You got to love that the Kindle allows readers to write notes for books that can be retrieved at the Amazon site.  Here’s a note I wrote while reading Matt Ridley‘s “The Rational Optimist.”


“One definition of the Technological Singularity is that point at which we achieve greater than human intelligence – in a single individual. 

This author [Matt Ridley] has described an equally important Singularity in our past. We achieved greater than human intelligence collectively the moment markets started exchanging multiple items. When a farmer grew grain, he didn’t have to know the people he was going to feed. The information imbedded in even a relatively simple market is beyond the capacity of a single person to keep up with. Fortunately, no one person has to.”

And that ancient Singularity improved us – it civilized us.  We tend to find common ground with those we are connected with.  It’s usually not smart to go to war with our customers, or our suppliers.

Read “The Rational Optimist” and let us know when you do.




And that, normally, would end this post.  Except this…  You got to hate that the Kindle does not allow sharing, social network style, notes and highlights with other readers of the book.  

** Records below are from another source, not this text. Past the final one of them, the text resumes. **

==> src/pwr_seq.sv <==
// Chip-level sequencer choosing run, stop, back-up and reset states.
// Assumes supply comparators, reset pin and wake lines are asynchronous;
// CPU sleep, watchdog and key strobe come from logic on clk.
`timescale 1ns/100ps
`include "pwr_seq_defs.svh"
module pwr_seq
	import pwr_seq_pkg::*;
(
	// Clock and reset
	input  wire logic        clk,
	input  wire logic        rst,
	// Supply comparators and pin
	input  wire logic        low_voltage_ok,
	input  wire logic        power_on_ok,
	input  wire logic        external_reset_pin,
	// Reset causes from logic
	input  wire logic        watchdog_overflow,
	input  wire logic        key_write,
	input  wire logic [7:0]  software_reset_key,
	// CPU sleep request
	input  wire logic        wait_for_interrupt_instr,
	input  wire logic        wait_for_event_instr,
	input  wire logic        sleep_on_exit,
	input  wire logic        deep_sleep_select,
	// Wake sources
	input  wire wake_src_t   wake_src,
	// Outputs
	output logic             sys_reset,
	output logic             stop_mode,
	output logic             backup_mode,
	output logic             lvd_enable,
	output port_ctl_t        port_ctl
);

	function automatic logic is_debug_pin(input int idx);
		return (idx >= int'(`DEBUG_PIN_LO)) && (idx <= int'(`DEBUG_PIN_HI));
	endfunction : is_debug_pin

	// Two-flop synchronisers for asynchronous inputs
	localparam int SW = 3 + `EXT_INT_LINES + 3;
	logic [SW-1:0] sync1_q;
	logic [SW-1:0] sync2_q;
	always_ff @(posedge clk or posedge rst) begin
		if (rst) begin
			sync1_q <= '0;
			sync2_q <= '0;
		end else begin
			sync1_q <= {low_voltage_ok, power_on_ok, external_reset_pin, wake_src};
			sync2_q <= sync1_q;
		end
	end
	logic       lv_ok_s;
	logic       por_ok_s;
	logic       pin_s;
	wake_src_t  wake_s;
	assign {lv_ok_s, por_ok_s, pin_s, wake_s} = sync2_q;

	// Edge history
	logic lv_ok_prev_q;
	logic pin_prev_q;
	always_ff @(posedge clk or posedge rst) begin
		if (rst) begin
			lv_ok_prev_q <= 1'b0;
			pin_prev_q   <= 1'b0;
		end else begin
			lv_ok_prev_q <= lv_ok_s;
			pin_prev_q   <= pin_s;
		end
	end

	pwr_mode_t mode_q;
	pwr_mode_t mode_d;
	logic      lvd_on;
	assign lvd_on = (mode_q != MODE_STOP);

	logic lv_rise;
	logic pin_rise;
	logic sw_rst;
	logic wdt_rst;
	logic brownout;
	logic any_cause;
	logic sleep_req;
	logic stop_wake;
	assign lv_rise   = lvd_on && lv_ok_s && !lv_ok_prev_q;
	assign pin_rise  = pin_s && !pin_prev_q && lv_ok_s;
	assign sw_rst    = key_write && (software_reset_key == `SW_RESET_KEY);
	assign wdt_rst   = watchdog_overflow && (mode_q != MODE_BACKUP);
	assign brownout  = lvd_on && !lv_ok_s && por_ok_s;
	assign any_cause = lv_rise || pin_rise || sw_rst || wdt_rst || !por_ok_s;
	assign sleep_req = deep_sleep_select
	                && (wait_for_interrupt_instr || wait_for_event_instr || sleep_on_exit);
	assign stop_wake = (|wake_s.ext_int) || wake_s.free_timer_match
	                || wake_s.usb_supply_detect || wake_s.usb_interrupt;

	// Warm-up counter restarts while any cause stands
	logic [`WARMUP_CNT_W-1:0] warm_q;
	always_ff @(posedge clk or posedge rst) begin
		if (rst) begin
			warm_q <= '0;
		end else if (mode_q != MODE_RESET || any_cause) begin
			warm_q <= '0;
		end else if (warm_q != `WARMUP_CNT_W'(`WARMUP_CYCLES)) begin
			warm_q <= warm_q + `WARMUP_CNT_W'(1);
		end
	end

	always_comb begin
		mode_d = mode_q;
		case (mode_q)
			MODE_RESET: begin
				if (brownout) begin
					mode_d = MODE_BACKUP;
				end else if (!any_cause && warm_q == `WARMUP_CNT_W'(`WARMUP_CYCLES)) begin
					mode_d = MODE_RUN;
				end
			end
			MODE_RUN: begin
				if (brownout) begin
					mode_d = MODE_BACKUP;
				end else if (any_cause) begin
					mode_d = MODE_RESET;
				end else if (sleep_req) begin
					mode_d = MODE_STOP;
				end
			end
			MODE_STOP: begin
				if (pin_rise || !por_ok_s || sw_rst || wdt_rst) begin
					mode_d = MODE_RESET;
				end else if (stop_wake) begin
					mode_d = lv_ok_s ? MODE_RUN : MODE_BACKUP;
				end
			end
			MODE_BACKUP: begin
				if (!por_ok_s || lv_rise) begin
					mode_d = MODE_RESET;
				end
			end
			default: mode_d = MODE_RESET;
		endcase
	end

	always_ff @(posedge clk or posedge rst) begin
		if (rst) begin
			mode_q <= MODE_RESET;
		end else begin
			mode_q <= mode_d;
		end
	end

	// Registered outputs, from next state so they align with mode_q
	port_ctl_t ctl_d;
	always_comb begin
		ctl_d = port_ctl;
		for (int i = 0; i < `PORT_PINS; i++) begin
			if (mode_d == MODE_BACKUP) begin
				ctl_d.float_pin[i]   = !is_debug_pin(i);
				ctl_d.input_block[i] = !is_debug_pin(i);
				ctl_d.pullup_off[i]  = !is_debug_pin(i);
			end else if (mode_d == MODE_RESET) begin
				ctl_d.float_pin[i]   = !is_debug_pin(i);
				ctl_d.input_block[i] = 1'b0;
				ctl_d.pullup_off[i]  = !is_debug_pin(i);
			end else if (mode_d == MODE_RUN) begin
				ctl_d.float_pin[i]   = 1'b0;
				ctl_d.input_block[i] = 1'b0;
				ctl_d.pullup_off[i]  = 1'b0;
			end
		end
	end

	always_ff @(posedge clk or posedge rst) begin
		if (rst) begin
			sys_reset   <= 1'b1;
			stop_mode   <= 1'b0;
			backup_mode <= 1'b0;
			lvd_enable  <= 1'b1;
			port_ctl    <= '1;
		end else begin
			sys_reset   <= (mode_d == MODE_RESET) || (mode_d == MODE_BACKUP);
			stop_mode   <= (mode_d == MODE_STOP);
			backup_mode <= (mode_d == MODE_BACKUP);
			lvd_enable  <= (mode_d != MODE_STOP);
			port_ctl    <= ctl_d;
		end
	end

endmodule : pwr_seq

How cool would it be able to read a book with notes from Cory Doctorow?  Or your mother?  Or that smart guy in your history class?  Or even the bloggers at The Speculist?  And then, you add your own notes that could be passed on.

Or there could be a “best notes” option that would allow 5-star ranked notes to show up in your text regardless of who they came from.

Then, if you like a particular note writer (notist?), you could follow him or her to the next book.

Of course many people wouldn’t want to share their notes and highlights.  It would be an opt-in thing.  But Amazon is SO close to creating the next big thing.  A literary Twitter – a Facebook for people who don’t know each other out here in the real world but share interests in ideas.  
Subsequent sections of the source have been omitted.